1

It said:

We start with some definitions. For a k-bucket covering the distance range 2i,2i+1 , define the index of the bucket to be i. Define the depth, h, of a node to be 160 − i, where i is the smallest index of a non-empty bucket. Define node y’s bucket height in node x to be the index of the bucket into which x would insert y minus the index of x’s least significant empty bucket. Because node IDs are randomly chosen, it follows that highly non-uniform distributions are unlikely. Thus with overwhelming probability the height of a any given node will be within a constant of log n for a system with n nodes. Moreover, the bucket height of the closest node to an ID in the kth-closest node will likely be within a constant of log k.

I can understand the definition of bucket height, but I don't know why we need that definition, and I don't understand the last sentence of the paragraph.


Updates: I also think that the paper has a typo: the bucket height should be the index of the bucket containing y minus the index of x’s least significant "NON-"empty bucket.
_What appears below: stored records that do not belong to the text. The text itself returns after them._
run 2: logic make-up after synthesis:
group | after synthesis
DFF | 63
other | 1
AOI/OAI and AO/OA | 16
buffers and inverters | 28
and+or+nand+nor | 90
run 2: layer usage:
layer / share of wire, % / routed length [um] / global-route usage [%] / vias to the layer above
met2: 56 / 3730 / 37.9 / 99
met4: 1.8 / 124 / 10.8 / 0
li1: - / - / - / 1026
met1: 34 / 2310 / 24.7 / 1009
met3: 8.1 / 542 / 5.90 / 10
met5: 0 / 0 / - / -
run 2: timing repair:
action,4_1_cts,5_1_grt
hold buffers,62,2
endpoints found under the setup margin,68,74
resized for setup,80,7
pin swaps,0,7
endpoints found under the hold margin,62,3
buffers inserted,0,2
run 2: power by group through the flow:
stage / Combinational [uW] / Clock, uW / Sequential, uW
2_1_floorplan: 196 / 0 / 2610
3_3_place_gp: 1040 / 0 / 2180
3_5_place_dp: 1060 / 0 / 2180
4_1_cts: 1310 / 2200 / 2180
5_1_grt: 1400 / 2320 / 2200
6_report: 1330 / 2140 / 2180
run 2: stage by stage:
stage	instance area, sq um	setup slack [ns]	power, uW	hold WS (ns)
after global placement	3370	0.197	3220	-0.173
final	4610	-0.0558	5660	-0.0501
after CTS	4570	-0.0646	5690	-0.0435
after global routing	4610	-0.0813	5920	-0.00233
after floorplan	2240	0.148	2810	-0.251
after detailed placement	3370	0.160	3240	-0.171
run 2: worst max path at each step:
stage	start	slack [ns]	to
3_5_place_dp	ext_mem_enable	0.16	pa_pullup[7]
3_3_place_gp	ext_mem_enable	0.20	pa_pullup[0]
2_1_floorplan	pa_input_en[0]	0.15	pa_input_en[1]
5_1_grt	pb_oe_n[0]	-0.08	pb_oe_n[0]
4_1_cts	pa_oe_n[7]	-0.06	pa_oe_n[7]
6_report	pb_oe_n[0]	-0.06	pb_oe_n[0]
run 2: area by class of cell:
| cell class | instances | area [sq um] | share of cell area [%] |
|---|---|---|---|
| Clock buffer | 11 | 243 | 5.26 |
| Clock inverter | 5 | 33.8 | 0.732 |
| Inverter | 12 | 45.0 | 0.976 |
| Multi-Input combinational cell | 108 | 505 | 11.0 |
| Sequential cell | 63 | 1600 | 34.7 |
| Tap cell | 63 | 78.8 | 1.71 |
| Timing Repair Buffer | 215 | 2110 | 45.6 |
File: config.mk
export PLATFORM = sky130hd
export DESIGN_NAME = sfm_top
export DESIGN_NICKNAME = d
export VERILOG_FILES = /design/src/hw/sfm_pkg.sv /design/src/hw/sfm_top.sv
export VERILOG_INCLUDE_DIRS = /design/src /design/src/hw
export SDC_FILE = /design/constraint.sdc
export NUM_CORES = 1
export LEC_CHECK = 0
export BUFFER_PORTS_ARGS = -buffer_cell sky130_fd_sc_hd__buf_4
export CORE_ASPECT_RATIO = 1.2
export CORE_MARGIN = 2
export CORE_UTILIZATION = 55
export DETAILED_ROUTE_END_ITERATION = 16
export HOLD_SLACK_MARGIN = 0.06
export PLACE_DENSITY = 0.76
export SETUP_SLACK_MARGIN = 0.2
export SLEW_MARGIN = 20
export SYNTH_ARGS = -nofsm -noshare
export SYNTH_HDL_FRONTEND = slang
export SYNTH_SLANG_ARGS = --single-unit
export TNS_END_PERCENT = 10
File: constraint.sdc
create_clock -name i_clk -period 5.11 [get_ports i_clk]
set_clock_uncertainty 0.15 [all_clocks]
set_input_delay 0.511 -clock i_clk [delete_from_list [all_inputs] [get_ports i_clk]]
set_output_delay 0.511 -clock i_clk [all_outputs]
set_load 0.01 [all_outputs]
[src/inc/cos_pkg.sv]
// Constants and types of the correction output scheduler
package cos_pkg;
	// Register byte addresses
	localparam logic [7:0] ADDR_CTRL = 8'h00;
	localparam logic [7:0] ADDR_STAT = 8'h04;
	localparam logic [7:0] ADDR_OUT  = 8'h08;
	// Control register fields
	localparam int CB_FRAME   = 0;
	localparam int CB_RTB     = 1;
	localparam int CB_VHALT   = 2;
	localparam int CB_SYNCRST = 4;
	localparam int CB_ALL     = 5;
	localparam logic [5:0] CTRL_RST = 6'h00;
	// Status register fields
	localparam int ST_CNT   = 0;
	localparam int ST_BSYNC = 9;
	localparam int ST_FSYNC = 10;
	localparam int ST_VRUN  = 11;
	localparam int ST_VPEND = 12;
	// Output register fields (status_byte_one in the low byte)
	localparam int SB_FSYNC = 5;
	localparam int SB_VERT  = 7;
	localparam int OF_BLK   = 8;
	localparam int OF_REQ   = 16;
	// Frame layout
	localparam int N_DATA        = 190;
	localparam int VSLOT_FIRST   = 29;
	localparam int VSLOT_LAST    = 218;
	localparam int HPHASE_LAST   = 28;
	localparam int FRAME_BLKS    = 272;
	localparam int FRAME_BLKS_RT = 284;
	localparam int CNT_W         = 9;
	// Timing
	localparam int CLK_HZ     = 10_000_000;
	localparam int BLK_MS     = 18;
	localparam int HOLD_V_MS  = 9;
	localparam int BLK_CYC    = BLK_MS * (CLK_HZ / 1000);
	localparam int HOLD_V_CYC = HOLD_V_MS * (CLK_HZ / 1000);
	localparam int SYNC_MISS  = 3;
	typedef enum logic [1:0] {
		SY_HUNT = 2'b00,
		SY_BLK  = 2'b01,
		SY_FRM  = 2'b11
	} cos_sync_e;
endpackage
$ cat src/pkg/tci_defs.vh
`ifndef TCI_DEFS_VH
`define TCI_DEFS_VH

// clock rate and the timing figures, in their own units
`define TCI_CLK_KHZ 10000
`define TCI_FILT_TIME_US 1000
`define TCI_DISC_TIME_MS 200
// cycle counts derived from the figures above
`define TCI_FILT_CYC (`TCI_FILT_TIME_US * `TCI_CLK_KHZ / 1000)
`define TCI_DISC_CYC (`TCI_DISC_TIME_MS * `TCI_CLK_KHZ)

// register byte offsets
`define TCI_ADDR_CTRL 4'h0
`define TCI_ADDR_CFG 4'h4
`define TCI_ADDR_STAT 4'h8

// control register, write-one pulses
`define TCI_CTRL_START 0
`define TCI_CTRL_STOP 1
`define TCI_CTRL_RESET 2

// config register: indication mode field
`define TCI_CFG_MODE_LSB 0
`define TCI_CFG_MODE_RST 2'h1
`define TCI_MODE_FAULT 2'h0
`define TCI_MODE_MIXED 2'h1
`define TCI_MODE_WARN 2'h2
`define TCI_MODE_NONE 2'h3

// status register bit positions
`define TCI_ST_CH_A 0
`define TCI_ST_CH_B 1
`define TCI_ST_CUT 2
`define TCI_ST_SINGLE 3
`define TCI_ST_CUTFLT 4
`define TCI_ST_WARN 5
`define TCI_ST_RUN 6
`define TCI_ST_START_OK 7

// bus responses
`define TCI_RESP_OKAY 2'h0
`define TCI_RESP_SLVERR 2'h2

`endif

$ cat src/logic/tci_interlock.v
// What this block does
// - each channel ignores pulses and dropouts of up to 1 ms.
// - a de-energized channel requests torque cutoff, energized permits running.
// - when the inputs de-energize the gate-drive enable is withdrawn.
// - a mode setting picks the indication, also by run or stop state at the event.
// - the mode setting has no effect on the cutoff path itself.
// - a running drive stops when either channel or both are removed.
// - start is blocked until both channels are energized and all faults are reset.
// - loss of exactly one channel for more than 200 ms raises a fault whatever the mode.
// - after restoration a reset is needed or not depending on the mode setting.
// - restoring the channels never restarts the drive; a fresh start is needed.
//
// The register offsets and the AXI4-Lite interface to the registers were decided locally.
`include "tci_defs.vh"

module tci_interlock #(
    parameter [23:0] FILT_CYC = `TCI_FILT_CYC,
    parameter [23:0] DISC_CYC = `TCI_DISC_CYC
) (
    input wire clk_sys,
    input wire rstn,
    // safety input pins, asynchronous to clk_sys
    input wire cutoff_channel_a,
    input wire cutoff_channel_b,
    // register bus, axi4-lite
    input wire [3:0] s_axi_awaddr,
    input wire s_axi_awvalid,
    output wire s_axi_awready,
    input wire [31:0] s_axi_wdata,
    input wire [3:0] s_axi_wstrb,
    input wire s_axi_wvalid,
    output wire s_axi_wready,
    output wire [1:0] s_axi_bresp,
    output wire s_axi_bvalid,
    input wire s_axi_bready,
    input wire [3:0] s_axi_araddr,
    input wire s_axi_arvalid,
    output wire s_axi_arready,
    output wire [31:0] s_axi_rdata,
    output wire [1:0] s_axi_rresp,
    output wire s_axi_rvalid,
    input wire s_axi_rready,
    // drive enable and status levels
    output wire gate_drive_en,
    output wire ch_a_ok,
    output wire ch_b_ok,
    output wire single_fault,
    output wire cutoff_active,
    output wire fault_ind,
    output wire warn_ind,
    output wire drive_running
);

    // run/stop states, one-hot
    localparam [1:0] ST_STOP = 2'b01;
    localparam [1:0] ST_RUN = 2'b10;

    // true for the three mapped offsets
    function addr_ok;
        input [3:0] a;
        begin
            addr_ok = (a == `TCI_ADDR_CTRL) || (a == `TCI_ADDR_CFG) ||
                (a == `TCI_ADDR_STAT);
        end
    endfunction

    // indication kind for a cutoff event: bit 1 fault, bit 0 warning
    // mode 3 gives no event indication, only single_q can still fault; the cutoff itself still acts
    function [1:0] ind_kind;
        input [1:0] mode;
        input running;
        begin
            case (mode)
                `TCI_MODE_FAULT: ind_kind = 2'h2;
                `TCI_MODE_MIXED: ind_kind = running ? 2'h2 : 2'h1;
                `TCI_MODE_WARN: ind_kind = 2'h1;
                default: ind_kind = 2'h0;
            endcase
        end
    endfunction

    // input path: synchronizer, glitch filter, skew timer
    reg [1:0] sync1_q;
    reg [1:0] sync2_q;
    reg [1:0] filt_q;
    reg [23:0] fcnt_q [0:1];
    reg [23:0] dcnt_q;
    reg single_q;

    // indication latches, run state and mode
    reg cut_prev_q;
    reg cutflt_q;
    reg warn_q;
    reg [1:0] state_q;
    reg [1:0] mode_q;

    // bus side: held halves of a write, answers
    reg aw_held_q;
    reg [3:0] aw_addr_q;
    reg w_held_q;
    reg [31:0] w_data_q;
    reg [3:0] w_strb_q;
    reg bvalid_q;
    reg [1:0] bresp_q;
    reg rvalid_q;
    reg [31:0] rdata_q;
    reg [1:0] rresp_q;
    // loop index of the per-channel filter
    integer i;

    // cutoff decode and one-cycle command pulses
    wire cut;
    wire cut_event;
    wire [1:0] kind;
    wire do_wr;
    wire ctrl_wr;
    wire cmd_start;
    wire cmd_stop;
    wire cmd_reset;
    wire start_ok;
    wire [7:0] status;

    // two flops per channel; only the second stage is read
    // pins are asynchronous, so nothing else may look at sync1_q
    // reset holds both stages de-energized, never a false run level
    always @(posedge clk_sys) begin
        if (!rstn) begin
            sync1_q <= 2'h0;
            sync2_q <= 2'h0;
        end else begin
            sync1_q <= {cutoff_channel_b, cutoff_channel_a};
            sync2_q <= sync1_q;
        end
    end

    // glitch filter: flips only after more than FILT_CYC differing cycles
    // reset state is de-energized so the drive powers up in cutoff
    // a dropout of exactly FILT_CYC synced cycles leaves filt_q alone
    // limitation: a real cutoff reaches the gate about FILT_CYC+3 cycles late
    always @(posedge clk_sys) begin
        if (!rstn) begin
            filt_q <= 2'h0;
            fcnt_q[0] <= 24'h0;
            fcnt_q[1] <= 24'h0;
        end else begin
            for (i = 0; i < 2; i = i + 1) begin
                if (sync2_q[i] == filt_q[i]) begin
                    fcnt_q[i] <= 24'h0;
                end else if (fcnt_q[i] >= FILT_CYC) begin
                    filt_q[i] <= sync2_q[i];
                    fcnt_q[i] <= 24'h0;
                end else begin
                    fcnt_q[i] <= fcnt_q[i] + 24'h1;
                end
            end
        end
    end

    // either channel low means cutoff; mode is deliberately absent here
    assign cut = ~filt_q[0] | ~filt_q[1];
    // first cycle of a cutoff only
    assign cut_event = cut & ~cut_prev_q;
    // run state at the event picks the kind
    assign kind = ind_kind(mode_q, state_q == ST_RUN);

    // channel mismatch longer than the contact skew window is a wiring fault
    // the counter saturates at DISC_CYC so a long mismatch never wraps
    // the fault stays until a reset arrives with both channels up
    always @(posedge clk_sys) begin
        if (!rstn) begin
            dcnt_q <= 24'h0;
            single_q <= 1'b0;
        end else begin
            if (filt_q[0] == filt_q[1]) begin
                dcnt_q <= 24'h0;
            end else if (dcnt_q < DISC_CYC) begin
                dcnt_q <= dcnt_q + 24'h1;
            end
            if ((filt_q[0] != filt_q[1]) && (dcnt_q >= DISC_CYC)) begin
                single_q <= 1'b1;
            end else if (cmd_reset && !cut) begin
                single_q <= 1'b0;
            end
        end
    end

    // indication latches; set on the cutoff edge wins over a reset
    // the edge detector starts high: reset leaves the channels de-energized,
    // so power-up is not taken as a cutoff event needing a reset
    // warnings clear by themselves once both channels are back
    always @(posedge clk_sys) begin
        if (!rstn) begin
            cut_prev_q <= 1'b1;
            cutflt_q <= 1'b0;
            warn_q <= 1'b0;
        end else begin
            cut_prev_q <= cut;
            if (cut_event && kind[1]) begin
                cutflt_q <= 1'b1;
            end else if (cmd_reset && !cut) begin
                cutflt_q <= 1'b0;
            end
            if (cut_event && kind[0]) begin
                warn_q <= 1'b1;
            end else if (!cut) begin
                warn_q <= 1'b0;
            end
        end
    end

    // start only from stop, with channels up and no fault pending;
    // a start pulse during cutoff is dropped, never remembered
    // faults latched while stopped block start like running ones
    assign start_ok = !cut && !single_q && !cutflt_q;

    // run/stop state machine
    // mode_q is not read here: cutoff acts the same in every mode
    // software stop is honoured in run only
    always @(posedge clk_sys) begin
        if (!rstn) begin
            state_q <= ST_STOP;
        end else begin
            case (state_q)
                ST_STOP: begin
                    if (cmd_start && start_ok) begin
                        state_q <= ST_RUN;
                    end
                end
                ST_RUN: begin
                    if (cut || cmd_stop) begin
                        state_q <= ST_STOP;
                    end
                end
                default: state_q <= ST_STOP;
            endcase
        end
    end

    // gated by cut directly so removal acts without waiting for the fsm
    // the fsm still drops to stop, so restoration alone cannot resume
    assign gate_drive_en = (state_q == ST_RUN) && !cut;

    // status outputs from flops; cutoff_active and fault_ind pass through one OR gate, drive_running through a state_q compare
    assign ch_a_ok = filt_q[0];
    assign ch_b_ok = filt_q[1];
    assign single_fault = single_q;
    assign cutoff_active = cut;
    // one-channel loss longer than DISC_CYC shows as a fault in every mode
    assign fault_ind = cutflt_q | single_q;
    assign warn_ind = warn_q;
    assign drive_running = (state_q == ST_RUN);

    // status word for the bus, bit 7 is the start permission
    assign status = {start_ok, drive_running, warn_q, cutflt_q, single_q, cut,
        filt_q[1], filt_q[0]};

    // write channel: address and data taken in either order
    // each half waits in its holding flop until the other arrives
    assign s_axi_awready = !aw_held_q && !bvalid_q;
    assign s_axi_wready = !w_held_q && !bvalid_q;
    assign do_wr = aw_held_q && w_held_q;
    // command bits act only in the one do_wr cycle, so they never repeat
    // only byte lane 0 is decoded; the upper lanes are ignored
    assign ctrl_wr = do_wr && (aw_addr_q == `TCI_ADDR_CTRL) && w_strb_q[0];
    assign cmd_start = ctrl_wr && w_data_q[`TCI_CTRL_START];
    assign cmd_stop = ctrl_wr && w_data_q[`TCI_CTRL_STOP];
    assign cmd_reset = ctrl_wr && w_data_q[`TCI_CTRL_RESET];

    // write side registers; bvalid holds until bready is seen
    always @(posedge clk_sys) begin
        if (!rstn) begin
            aw_held_q <= 1'b0;
            aw_addr_q <= 4'h0;
            w_held_q <= 1'b0;
            w_data_q <= 32'h0;
            w_strb_q <= 4'h0;
            bvalid_q <= 1'b0;
            bresp_q <= `TCI_RESP_OKAY;
        end else begin
            if (s_axi_awvalid && s_axi_awready) begin
                aw_held_q <= 1'b1;
                aw_addr_q <= s_axi_awaddr;
            end
            if (s_axi_wvalid && s_axi_wready) begin
                w_held_q <= 1'b1;
                w_data_q <= s_axi_wdata;
                w_strb_q <= s_axi_wstrb;
            end
            if (do_wr) begin
                aw_held_q <= 1'b0;
                w_held_q <= 1'b0;
                bvalid_q <= 1'b1;
                bresp_q <= addr_ok(aw_addr_q) ? `TCI_RESP_OKAY : `TCI_RESP_SLVERR;
            end else if (bvalid_q && s_axi_bready) begin
                bvalid_q <= 1'b0;
            end
        end
    end

    // write answer straight from flops
    assign s_axi_bvalid = bvalid_q;
    assign s_axi_bresp = bresp_q;

    // config register, byte lane 0 only, updated with the write answer
    always @(posedge clk_sys) begin
        if (!rstn) begin
            mode_q <= `TCI_CFG_MODE_RST;
        end else if (do_wr && (aw_addr_q == `TCI_ADDR_CFG) && w_strb_q[0]) begin
            mode_q <= w_data_q[`TCI_CFG_MODE_LSB +: 2];
        end
    end

    // read channel: one read in flight, data registered at the handshake
    // ctrl reads back as zero since its bits are pulses
    // unmapped offsets answer slverr with zero data
    assign s_axi_arready = !rvalid_q;

    always @(posedge clk_sys) begin
        if (!rstn) begin
            rvalid_q <= 1'b0;
            rdata_q <= 32'h0;
            rresp_q <= `TCI_RESP_OKAY;
        end else if (s_axi_arvalid && s_axi_arready) begin
            rvalid_q <= 1'b1;
            rresp_q <= addr_ok(s_axi_araddr) ? `TCI_RESP_OKAY : `TCI_RESP_SLVERR;
            case (s_axi_araddr)
                `TCI_ADDR_CFG: rdata_q <= {30'h0, mode_q};
                `TCI_ADDR_STAT: rdata_q <= {24'h0, status};
                default: rdata_q <= 32'h0;
            endcase
        end else if (rvalid_q && s_axi_rready) begin
            rvalid_q <= 1'b0;
        end
    end

    // read answer straight from flops
    assign s_axi_rvalid = rvalid_q;
    assign s_axi_rdata = rdata_q;
    assign s_axi_rresp = rresp_q;

endmodule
Am I wrong?

Adrian Liu
  • 385
  • 3
  • 13

1 Answers1

1

but I don't know why we need that definition

The argument for O(log n) efficiency of kademlia in terms of routing table size and lookup steps is based on mapping the entire keyspace of n nodes into k-buckets where further-away buckets cover exponentially larger fractions of the keyspace. Effectively compressing the whole network into a biased list of samples.

Then arguments further down are then based on this bucket-based projection.

Moreover, the bucket height of the closest node to an ID in the kth-closest node will likely be within a constant of log k.

I think this is a convoluted way of saying that your k nearest neighbors will all end up in or near the same bucket, i.e. the deepest one (smallest index non-empty bucket).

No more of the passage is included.